Picture courtesy of @LUFCBuff
It seems the mercurial nature of Leeds United’s on-pitch antics have started (or continued, depending on how you read it) to spread amongst the fans and into the inevitable expectation blackhole. The pervasive dichotomy sits in between the two peaks of ‘Leeds are the best thing to happen to the premier league. They are over achieving. Marcelo Bielsa is a genius‘ and ‘Leeds are overhyped, under performing and Marcelo Bielsa is naïve and lacks a track record‘.

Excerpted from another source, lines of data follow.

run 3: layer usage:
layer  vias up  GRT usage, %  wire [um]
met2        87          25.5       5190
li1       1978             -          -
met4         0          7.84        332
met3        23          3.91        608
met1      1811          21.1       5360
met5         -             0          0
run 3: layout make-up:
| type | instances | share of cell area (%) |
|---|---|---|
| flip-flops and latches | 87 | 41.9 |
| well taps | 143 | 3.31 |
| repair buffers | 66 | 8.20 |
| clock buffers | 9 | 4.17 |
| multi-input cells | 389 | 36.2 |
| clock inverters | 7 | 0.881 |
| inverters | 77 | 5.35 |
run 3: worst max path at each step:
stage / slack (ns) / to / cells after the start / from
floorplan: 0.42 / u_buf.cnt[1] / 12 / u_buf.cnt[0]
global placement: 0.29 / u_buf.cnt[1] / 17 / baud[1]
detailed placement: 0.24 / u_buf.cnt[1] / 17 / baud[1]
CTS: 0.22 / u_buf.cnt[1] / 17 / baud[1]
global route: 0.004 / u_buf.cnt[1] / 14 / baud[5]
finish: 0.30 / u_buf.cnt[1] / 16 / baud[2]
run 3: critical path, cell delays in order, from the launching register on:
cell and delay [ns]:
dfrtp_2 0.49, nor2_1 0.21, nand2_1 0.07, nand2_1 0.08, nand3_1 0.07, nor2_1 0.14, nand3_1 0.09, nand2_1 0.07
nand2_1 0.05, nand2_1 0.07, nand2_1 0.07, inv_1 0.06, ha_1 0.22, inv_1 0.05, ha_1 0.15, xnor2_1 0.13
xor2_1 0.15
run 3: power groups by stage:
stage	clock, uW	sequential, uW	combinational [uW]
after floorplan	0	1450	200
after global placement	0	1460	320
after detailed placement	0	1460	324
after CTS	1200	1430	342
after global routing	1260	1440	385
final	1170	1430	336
===== src/pfs_vid_route.sv =====
`timescale 1ns/10ps
// Routes general-purpose inputs to the voltage monitor identification bits
module pfs_vid_route (
  input wire logic clk_sys,
  input wire logic reset,
  input wire logic [2:0] routeCode,
  input wire logic cpuSelect,
  input wire logic [pfs_pkg::NUM_GP-1:0] gpSense,
  input wire logic gpLine5In,
  output logic [pfs_pkg::VID_W-1:0] vidBits,
  output logic vidRouteEn,
  output logic procSelActive
);

  logic [pfs_pkg::NUM_GP-1:0] lines; // Sensed lines with line 5 merged in
  logic [pfs_pkg::VID_W-1:0] vid_next; // Selected identification value
  logic routeEn_next; // A valid route code is in force

  // Gather five lines named by a table
  function automatic logic [pfs_pkg::VID_W-1:0] pick(
    input logic [pfs_pkg::NUM_GP-1:0] src,
    input pfs_pkg::pfs_line_t tbl [pfs_pkg::VID_W]);
    logic [pfs_pkg::VID_W-1:0] r;
    r = '0;
    for (int i = 0; i < pfs_pkg::VID_W; i++)
      r[i] = src[tbl[i]];
    return r;
  endfunction : pick

  assign lines = gpSense | ({{(pfs_pkg::NUM_GP-1){1'b0}}, gpLine5In} << 5);
  assign procSelActive = (routeCode == pfs_pkg::ROUTE_CTRL);

  // Route decode; reserved codes route nothing
  always_comb
  begin
    vid_next = '0;
    routeEn_next = 1'b1;
    case (routeCode)
      pfs_pkg::ROUTE_FIRST_A: vid_next = pick(lines, pfs_pkg::VID_SRC_A);
      pfs_pkg::ROUTE_FIRST_B: vid_next = pick(lines, pfs_pkg::VID_SRC_B);
      pfs_pkg::ROUTE_DUAL: vid_next = cpuSelect ? pick(lines, pfs_pkg::VID_SRC_C1)
                                                : pick(lines, pfs_pkg::VID_SRC_C0);
      pfs_pkg::ROUTE_CTRL: vid_next = pick(lines, pfs_pkg::VID_SRC_A);
      default: routeEn_next = 1'b0;
    endcase
  end

  // Registered identification value
  always_ff @(posedge clk_sys or posedge reset)
  begin
    if (reset)
    begin
      vidBits <= '0;
      vidRouteEn <= 1'b0;
    end
    else
    begin
      vidBits <= vid_next;
      vidRouteEn <= routeEn_next;
    end
  end

  a_vid_none: assert property (@(posedge clk_sys) disable iff (reset)
    (routeCode == 3'h0) |=> (!vidRouteEn && vidBits == 5'h00))
    else $error("route code 0 must route nothing");
  a_vid_dual_cpu: assert property (@(posedge clk_sys) disable iff (reset)
    (routeCode == 3'h3 && cpuSelect) |=> (vidBits == {$past(lines[31]), $past(lines[30]),
      $past(lines[27]), $past(lines[26]), $past(lines[25])}))
    else $error("second processor lines not routed");
  a_vid_code_a: assert property (@(posedge clk_sys) disable iff (reset)
    (routeCode == 3'h1) |=> (vidRouteEn && vidBits[0] == $past(lines[11])))
    else $error("code 1 line 11 not routed");

endmodule : pfs_vid_route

The clash in perception needs to be contextualised and to ignore two integral elements of these raging claims is to miss the point altogether. Firstly, Leeds have been out of the top league for 16 years. They have known shysters, conmen, lost everything and played journeyman no-names that either left when they had the opportunity or just mysteriously disappeared as if they never existed. Secondly, football has changed. The smell of mud, sweat and pools coupons have long since disappeared. They have been replaced with dry wipe training facilities, car parks filled with vehicles that cost more than your average house price and promotional videos from players that missed out on love Island auditions. Some fans remember the past, some envisage the future. It is within these walled parameters that football clubs are measured. Are you a blood and guts kind of supporter or are you dreaming of the heady heights that only the wealth of an American football franchise can muster?
This is the current in-fighting amongst the Leeds United tribe.
What is perhaps a little more disconcerting is the frequency with which this amnesiac, ambition induced paroxysm occurs.
Every day of the week.
Leeds United fans know it is happening because outside of the blindsiding tweets that declare certain players as barely existing at a professional level after they lose to a high quality team and a single moment in a match is proposed as the vital time that everything went to hell in a handbasket, the hero worship, outrageous claim posts come thick and fast, only serving to prepare a pedestal from which this well meaning team fall from.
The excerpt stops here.